Op deze site besprak ik enkele maanden geleden een boek van David Moore over epigenetica, een ontwikkeling in de biologie die ons denken over de invloed van genen verandert. Kort gezegd komt epigenetica erop neer dat er zich onder invloed van omgevingsfactoren bepaalde moleculen settelen op onze chromosomen die een kritieke invloed hebben op hoe DNA functioneert en hoe wij ons ontwikkelen. Hoewel de ontwikkelingen in de epigenetica hard gaan, blijven zowel leken als biologen (waaronder enkele zeer vooraanstaande) vrij sceptisch over het belang van de epigenetica. Mij baserend op het boek van Moore, leg ik hieronder uit waarom ik denk dat dat onterecht is.
I. De neo-Darwinistische synthese
Het dominante paradigma in de biologie in de 2e helft van de 20e eeuw (de Neo-Darwinistische synthese, ook wel aangeduid als genetisch determinisme) heeft het idee verworpen dat eigenschappen die verworven zijn tijdens het leven kunnen worden overgeërfd. Een belangrijk basisidee binnen het neo-Darwinisme is dat er de zogenaamde Weismann barrière (the germline) is die ervoor zorgt dat veranderingen in lichaamscellen geen invloed hebben op de geslachtscellen (zaadcellen en eicellen). Geslachtscellen zouden dus beschermd zijn tegen de invloed van omgevingsfactoren. Omgevingsinvloeden tijdens het leven van de ouder zouden dus geen enkele invloed kunnen hebben op eigenschappen van nakomelingen.
II. Wat weten we nu over epigenetica?
1): Ervaringen beïnvloeden genexpressie
Een eerste bevinding vanuit de epigenetica is niet (meer) controversieel, namelijk dat ervaringen invloed hebben op genexpressie. Omgevingsinvloeden/ervaringen bepalen dus hoe genen tot uitdrukking komen en welke eigenschappen in welke mate tot ontwikkeling komen. Onze gehele ontwikkeling en al onze eigenschappen komen tot stand via de interactie van onze genen met onze omgeving.

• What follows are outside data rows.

[/design/flow/design.v]
`timescale 1ns / 1ps
module EXSegReg(
    input wire clk,
    input wire en,
    input wire clear,
    input wire [31:0] PCD,
    output reg [31:0] PCE,
    input wire [31:0] JalNPC,
    output reg [31:0] BrNPC,
    input wire [31:0] ImmD,
    output reg [31:0] ImmE,
    input wire [4:0] RdD,
    output reg [4:0] RdE,
    input wire [4:0] Rs1D,
    output reg [4:0] Rs1E,
    input wire [4:0] Rs2D,
    output reg [4:0] Rs2E,
    input wire [31:0] RegOut1D,
    output reg [31:0] RegOut1E,
    input wire [31:0] RegOut2D,
    output reg [31:0] RegOut2E,
    input wire JalrD,
    output reg JalrE,
    input wire [2:0] RegWriteD,
    output reg [2:0] RegWriteE,
    input wire MemToRegD,
    output reg MemToRegE,
    input wire [3:0] MemWriteD,
    output reg [3:0] MemWriteE,
    input wire LoadNpcD,
    output reg LoadNpcE,
    input wire [1:0] RegReadD,
    output reg [1:0] RegReadE,
    input wire [2:0] BranchTypeD,
    output reg [2:0] BranchTypeE,
    input wire [3:0] AluContrlD,
    output reg [3:0] AluContrlE,
    input wire AluSrc1D,
    output reg AluSrc1E,
    input wire [1:0] AluSrc2D,
    output reg [1:0] AluSrc2E,
    input wire CSR_write_enD,
    output reg CSR_write_enE,
    input wire CSR_imm_or_regD,
    output reg CSR_imm_or_regE,
    input wire [11:0] CSR_addrD,
    output reg [11:0] CSR_addrE,
    input wire [31:0] CSR_immD,
    output reg [31:0] CSR_immE,
    input wire [31:0] CSR_dataD,
    output reg [31:0] CSR_dataE
    );
    initial begin
        PCE        = 32'b0;
        BrNPC      = 32'b0;
        ImmE       = 32'b0;
        RdE        = 32'b0;
        Rs1E       = 5'b0;
        Rs2E       = 5'b0;
        RegOut1E   = 32'b0;
        RegOut2E   = 32'b0;
        JalrE      = 1'b0;
        RegWriteE  = 1'b0;
        MemToRegE  = 1'b0;
        MemWriteE  = 1'b0;
        LoadNpcE   = 1'b0;
        RegReadE   = 2'b00;
        BranchTypeE = 3'b0;
        AluContrlE = 5'b0;
        AluSrc1E   = 1'b0;
        AluSrc2E   = 2'b0;
        CSR_write_enE = 1'b0;
        CSR_addrE = 12'b0;
        CSR_immE = 32'b0;
        CSR_dataE = 32'b0;
        CSR_imm_or_regE = 1'b0;
    end
    always@(posedge clk) begin
        if(en)
            if(clear)
                begin
                PCE<=32'b0;
                BrNPC<=32'b0;
                ImmE<=32'b0;
                RdE<=32'b0;
                Rs1E<=5'b0;
                Rs2E<=5'b0;
                RegOut1E<=32'b0;
                RegOut2E<=32'b0;
                JalrE<=1'b0;
                RegWriteE<=1'b0;
                MemToRegE<=1'b0;
                MemWriteE<=1'b0;
                LoadNpcE<=1'b0;
                RegReadE<=2'b00;
                BranchTypeE = 3'b0;
                AluContrlE<=5'b0;
                AluSrc1E<=1'b0;
                AluSrc2E<=2'b0;
                CSR_write_enE <= 1'b0;
                CSR_addrE <= 12'b0;
                CSR_immE <= 32'b0;
                CSR_dataE <= 32'b0;
                CSR_imm_or_regE <= 1'b0;
            end else begin
                PCE<=PCD;
                BrNPC<=JalNPC;
                ImmE<=ImmD;
                RdE<=RdD;
                Rs1E<=Rs1D;
                Rs2E<=Rs2D;
                RegOut1E<=RegOut1D;
                RegOut2E<=RegOut2D;
                JalrE<=JalrD;
                RegWriteE=RegWriteD;
                MemToRegE<=MemToRegD;
                MemWriteE<=MemWriteD;
                LoadNpcE<=LoadNpcD;
                RegReadE<=RegReadD;
                BranchTypeE = BranchTypeD;
                AluContrlE<=AluContrlD;
                AluSrc1E<=AluSrc1D;
                AluSrc2E<=AluSrc2D;
                CSR_write_enE <= CSR_write_enD;
                CSR_addrE <= CSR_addrD;
                CSR_immE <= CSR_immD;
                CSR_dataE <= CSR_dataD;
                CSR_imm_or_regE <= CSR_imm_or_regD;
            end
        end
endmodule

2): Betrouwbare reproductie van epigenetische effecten bestaat
De mate waarin epigenetica de ontwikkeling van het individu beïnvloedt, kan gemakkelijk worden onderschat omdat nakomelingen normaal gesproken niet alleen genetisch materiaal gemeenschappelijk hebben met hun ouders maar ook veel niet-genetische factoren (ze groeien op in omgevingen die sterk lijken op die van hun ouders). Doordat omgevingsfactoren tussen ouder en nakomeling vaak sterk overeenkomen, worden veel epigenetische effecten in opeenvolgende generaties betrouwbaar gereproduceerd.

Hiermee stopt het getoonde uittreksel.